Roma 10 novembre, manifestazione antirazzista a Roma, più grande di dieci volte quella si tav di Torino non viene vista dalla grande stampa.

FotoLa quotidiana narrazione giornalistica segue il più classico dei copioni di teatro: un Governo diviso al proprio interno che giustifica le proprie divisioni chiamandola dialettica tra amici, un’opposizione parlamentare che si accontenta di alcune modifiche a ciò che propone il Governo. Poteri economici che strillano alla crisi, solo perché vogliono ottenere di più: salari più bassi, maggiore riduzione delle tutele dei lavoratori e minori tasse da pagare.
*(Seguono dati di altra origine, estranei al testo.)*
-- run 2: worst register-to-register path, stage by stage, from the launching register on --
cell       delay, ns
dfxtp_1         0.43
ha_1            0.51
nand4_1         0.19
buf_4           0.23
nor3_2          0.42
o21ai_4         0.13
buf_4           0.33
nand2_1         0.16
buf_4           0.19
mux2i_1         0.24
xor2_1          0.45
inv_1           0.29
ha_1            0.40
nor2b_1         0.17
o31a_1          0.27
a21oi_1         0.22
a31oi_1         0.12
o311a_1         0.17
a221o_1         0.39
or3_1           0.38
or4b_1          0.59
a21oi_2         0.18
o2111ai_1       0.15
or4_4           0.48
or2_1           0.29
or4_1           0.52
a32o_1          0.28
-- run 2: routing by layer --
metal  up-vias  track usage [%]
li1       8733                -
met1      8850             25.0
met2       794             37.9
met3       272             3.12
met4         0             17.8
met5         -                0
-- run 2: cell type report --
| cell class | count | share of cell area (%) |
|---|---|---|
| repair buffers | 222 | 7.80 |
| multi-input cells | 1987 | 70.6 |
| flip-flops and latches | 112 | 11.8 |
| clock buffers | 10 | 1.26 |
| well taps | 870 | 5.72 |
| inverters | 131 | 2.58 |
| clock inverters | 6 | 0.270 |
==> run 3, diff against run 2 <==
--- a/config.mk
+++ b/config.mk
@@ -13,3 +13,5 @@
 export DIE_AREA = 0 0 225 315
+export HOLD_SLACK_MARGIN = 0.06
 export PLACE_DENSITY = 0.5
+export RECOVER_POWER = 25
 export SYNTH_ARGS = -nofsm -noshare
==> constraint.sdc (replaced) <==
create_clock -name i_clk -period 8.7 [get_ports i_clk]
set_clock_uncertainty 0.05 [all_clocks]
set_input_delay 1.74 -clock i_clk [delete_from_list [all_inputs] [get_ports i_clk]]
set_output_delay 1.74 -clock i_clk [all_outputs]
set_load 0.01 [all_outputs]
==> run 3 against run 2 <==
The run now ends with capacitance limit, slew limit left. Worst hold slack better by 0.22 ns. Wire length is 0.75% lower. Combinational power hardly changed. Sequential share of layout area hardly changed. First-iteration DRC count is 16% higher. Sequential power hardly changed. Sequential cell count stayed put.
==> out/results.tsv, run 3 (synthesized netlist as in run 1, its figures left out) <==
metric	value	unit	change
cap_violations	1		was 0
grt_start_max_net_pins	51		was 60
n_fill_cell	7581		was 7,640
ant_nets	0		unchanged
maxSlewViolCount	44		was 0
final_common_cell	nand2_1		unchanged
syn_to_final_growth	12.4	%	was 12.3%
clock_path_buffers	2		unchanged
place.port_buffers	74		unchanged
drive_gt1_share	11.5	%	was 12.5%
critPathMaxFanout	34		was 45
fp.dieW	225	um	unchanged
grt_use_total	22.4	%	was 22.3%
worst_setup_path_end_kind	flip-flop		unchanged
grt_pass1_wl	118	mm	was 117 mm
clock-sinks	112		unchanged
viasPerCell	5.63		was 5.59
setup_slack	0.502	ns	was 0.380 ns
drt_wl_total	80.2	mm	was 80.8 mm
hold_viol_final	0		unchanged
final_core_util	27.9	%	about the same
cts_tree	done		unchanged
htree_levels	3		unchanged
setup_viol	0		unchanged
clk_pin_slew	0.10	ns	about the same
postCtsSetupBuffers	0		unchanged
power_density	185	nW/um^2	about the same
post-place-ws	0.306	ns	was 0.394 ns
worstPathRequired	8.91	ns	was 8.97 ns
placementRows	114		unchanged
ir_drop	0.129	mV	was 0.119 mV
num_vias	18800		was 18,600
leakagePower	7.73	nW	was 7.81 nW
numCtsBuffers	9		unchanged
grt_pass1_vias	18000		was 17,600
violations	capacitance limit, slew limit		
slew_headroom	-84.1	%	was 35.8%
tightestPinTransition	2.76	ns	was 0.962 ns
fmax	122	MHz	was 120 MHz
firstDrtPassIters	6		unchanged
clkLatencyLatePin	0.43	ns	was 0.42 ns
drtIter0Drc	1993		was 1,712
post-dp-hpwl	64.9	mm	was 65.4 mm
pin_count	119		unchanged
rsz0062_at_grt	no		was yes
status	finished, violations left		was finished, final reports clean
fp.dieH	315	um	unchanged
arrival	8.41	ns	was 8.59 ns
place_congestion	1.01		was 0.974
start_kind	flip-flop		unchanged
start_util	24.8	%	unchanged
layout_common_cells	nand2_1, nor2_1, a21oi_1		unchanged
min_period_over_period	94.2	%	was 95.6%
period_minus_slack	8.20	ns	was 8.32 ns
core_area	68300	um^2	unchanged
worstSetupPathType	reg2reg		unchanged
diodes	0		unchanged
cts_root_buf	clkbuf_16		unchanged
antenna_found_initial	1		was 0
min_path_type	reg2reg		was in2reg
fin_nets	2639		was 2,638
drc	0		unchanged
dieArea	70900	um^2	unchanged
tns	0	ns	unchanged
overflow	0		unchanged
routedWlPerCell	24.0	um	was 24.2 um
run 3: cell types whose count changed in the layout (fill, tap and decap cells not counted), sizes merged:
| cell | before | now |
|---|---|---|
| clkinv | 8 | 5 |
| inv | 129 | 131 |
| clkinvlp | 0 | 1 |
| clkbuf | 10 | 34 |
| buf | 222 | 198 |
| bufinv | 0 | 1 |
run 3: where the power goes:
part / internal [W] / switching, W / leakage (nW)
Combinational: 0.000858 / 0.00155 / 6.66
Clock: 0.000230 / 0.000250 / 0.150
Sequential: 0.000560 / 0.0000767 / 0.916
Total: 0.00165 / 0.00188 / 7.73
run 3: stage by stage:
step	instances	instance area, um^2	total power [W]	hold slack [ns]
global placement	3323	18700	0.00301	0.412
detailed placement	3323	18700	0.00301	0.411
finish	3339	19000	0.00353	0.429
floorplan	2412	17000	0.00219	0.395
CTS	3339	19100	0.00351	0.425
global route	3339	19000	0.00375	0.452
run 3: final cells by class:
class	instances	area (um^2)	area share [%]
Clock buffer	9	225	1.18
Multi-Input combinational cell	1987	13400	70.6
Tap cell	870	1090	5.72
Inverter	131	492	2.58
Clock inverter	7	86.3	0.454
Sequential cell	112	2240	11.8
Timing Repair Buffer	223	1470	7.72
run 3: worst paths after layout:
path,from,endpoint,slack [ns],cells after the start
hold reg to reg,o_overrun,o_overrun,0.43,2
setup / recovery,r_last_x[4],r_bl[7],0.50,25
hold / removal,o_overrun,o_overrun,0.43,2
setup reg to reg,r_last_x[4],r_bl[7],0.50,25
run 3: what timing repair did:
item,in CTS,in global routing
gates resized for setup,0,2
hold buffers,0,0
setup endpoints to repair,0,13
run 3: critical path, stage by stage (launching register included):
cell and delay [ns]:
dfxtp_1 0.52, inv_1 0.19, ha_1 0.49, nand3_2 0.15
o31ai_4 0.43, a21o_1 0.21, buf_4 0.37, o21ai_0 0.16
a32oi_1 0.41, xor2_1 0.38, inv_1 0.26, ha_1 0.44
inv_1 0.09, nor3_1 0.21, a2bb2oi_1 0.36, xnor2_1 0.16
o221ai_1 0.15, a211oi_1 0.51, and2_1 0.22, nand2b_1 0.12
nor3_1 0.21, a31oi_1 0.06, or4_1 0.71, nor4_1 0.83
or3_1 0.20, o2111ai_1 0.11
===== src/rtl/dlr_pkg.sv =====
`timescale 1ns / 1ps

package dlr_pkg;

  // Sequencer states of the rasterizer
  typedef enum logic [1:0] {
    S_IDLE,
    S_DIVX,
    S_DIVY,
    S_EMIT
  } dlr_state_t;

  // Item codes on the mode field
  localparam logic MODE_LOAD    = 1'b0;
  localparam logic MODE_ADVANCE = 1'b1;

endpackage


===== src/rtl/dlr_div.sv =====
`timescale 1ns / 1ps

module dlr_div #(
  parameter int COORD_BITS = 10,
  parameter int FRAC_BITS  = 16
) (
  input  logic                            clk,
  input  logic                            rst_n,
  input  logic                            start,
  input  logic [COORD_BITS+FRAC_BITS:0]   dividend,
  input  logic [COORD_BITS-1:0]           divisor,
  output logic                            done,
  output logic [FRAC_BITS:0]              quotient
);

  localparam int NumW = COORD_BITS + FRAC_BITS + 1;
  localparam int CntW = $clog2(NumW + 1);

  logic                  busy_r;
  logic                  done_r;
  logic [CntW-1:0]       cnt_r;
  logic [NumW-1:0]       num_r;
  logic [COORD_BITS-1:0] rem_r;
  logic [COORD_BITS-1:0] div_r;
  logic [FRAC_BITS:0]    quot_r;

  logic [COORD_BITS:0]   trial;
  logic [COORD_BITS:0]   diff;
  logic                  ge;

  // One restoring step: bring down the next dividend bit, subtract if it fits
  assign trial = {rem_r, num_r[NumW-1]};
  assign diff  = trial - {1'b0, div_r};
  assign ge    = trial >= {1'b0, div_r};

  always_ff @(posedge clk) begin
    if (!rst_n) begin
      busy_r <= 1'b0;
      done_r <= 1'b0;
      cnt_r  <= '0;
    end else begin
      done_r <= 1'b0;
      if (start) begin
        busy_r <= 1'b1;
        cnt_r  <= CntW'(NumW);
      end else if (busy_r) begin
        cnt_r <= cnt_r - 1'b1;
        if (cnt_r == CntW'(1)) begin
          busy_r <= 1'b0;
          done_r <= 1'b1;
        end
      end
    end
  end

  always_ff @(posedge clk) begin
    if (start) begin
      num_r  <= dividend;
      rem_r  <= '0;
      div_r  <= divisor;
      quot_r <= '0;
    end else if (busy_r) begin
      num_r  <= {num_r[NumW-2:0], 1'b0};
      rem_r  <= ge ? diff[COORD_BITS-1:0] : trial[COORD_BITS-1:0];
      quot_r <= {quot_r[FRAC_BITS-1:0], ge};
    end
  end

  assign done     = done_r;
  assign quotient = quot_r;

endmodule
--- src/rtl/jfmd_pkg.sv ---
`timescale 1ns / 1ps

package jfmd_pkg;

    // frame position codes
    localparam logic [3:0] POS_IDLE   = 4'd0;
    localparam logic [3:0] POS_FIRST  = 4'd1;
    localparam logic [3:0] POS_X_LAST = 4'd4;
    localparam logic [3:0] POS_Y_LAST = 4'd8;
    localparam logic [3:0] POS_LAST   = 4'd10;

    localparam logic [7:0]  HEADER_RESET  = 8'd97;
    localparam logic [15:0] ASCII_ZERO    = 16'd48;
    localparam logic [16:0] CENTRE_OFFSET = 17'd2047;
    localparam logic [16:0] RESCALE_DIV   = 17'd4093;
    localparam logic [15:0] SPEED_OFFSET  = 16'd13;

    localparam logic [15:0] DEAD_LO  = 16'd1946;
    localparam logic [15:0] DEAD_HI  = 16'd2150;
    localparam logic [15:0] MID      = 16'd2048;
    localparam logic [15:0] MID_LOW  = 16'd2047;
    localparam logic [15:0] FULL     = 16'd4095;

    // floor(p / 25) = (p * RECIP_25) >> RECIP_SHIFT for any 32-bit p
    localparam logic [31:0] RECIP_25    = 32'd1374389535;
    localparam int          RECIP_SHIFT = 35;

    typedef enum logic [1:0] {
        SEL_ZERO = 2'd0,
        SEL_A    = 2'd1,
        SEL_B    = 2'd2
    } duty_sel_t;

    typedef struct packed {
        logic [15:0] x;
        logic [15:0] y;
        logic [15:0] s;
    } frame_t;

    typedef struct packed {
        logic [15:0] x;
        logic [15:0] y;
        logic [15:0] sp;
    } scaled_t;

    typedef struct packed {
        logic [15:0]         ta;
        logic [15:0]         tb;
        logic [15:0]         sp;
        duty_sel_t [3:0]     sel;   // 0 FL, 1 FR, 2 BL, 3 BR
        logic                hold;
    } terms_t;

    typedef logic [3:0][15:0] duty_vec_t;

endpackage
Secondo questo schema narrativo informativo cosa è successo il 10 novembre 2018 in Italia?
Ben poco a leggere i principali quotidiani del Paese. Virginia Raggi è stata assolta. Sebbene abbia commesso il fatto mentendo ripetutamente nel negare di essere a conoscenza delle nomine, ma il tutto non costituisce reato. A Torino i poteri forti, con il beneplacito dello stesso PD, chiamano alla mobilitazione per la TAV. Chiacchiericcio vario, più o meno drammatico, e poi, scorrendo bene le informazioni, una notiziola sulle proteste che si sono svolte in varie città contro il Ddl Pillon. Proposta di legge che modifica il diritto di famiglia, non assicurando la tutela delle donne e dei bambini vittime di violenze domestiche, rendendo accessibile separazione e divorzio solo a chi ha redditi elevati e può economicamente permetterselo. Insomma in generale si riducono i diritti delle donne.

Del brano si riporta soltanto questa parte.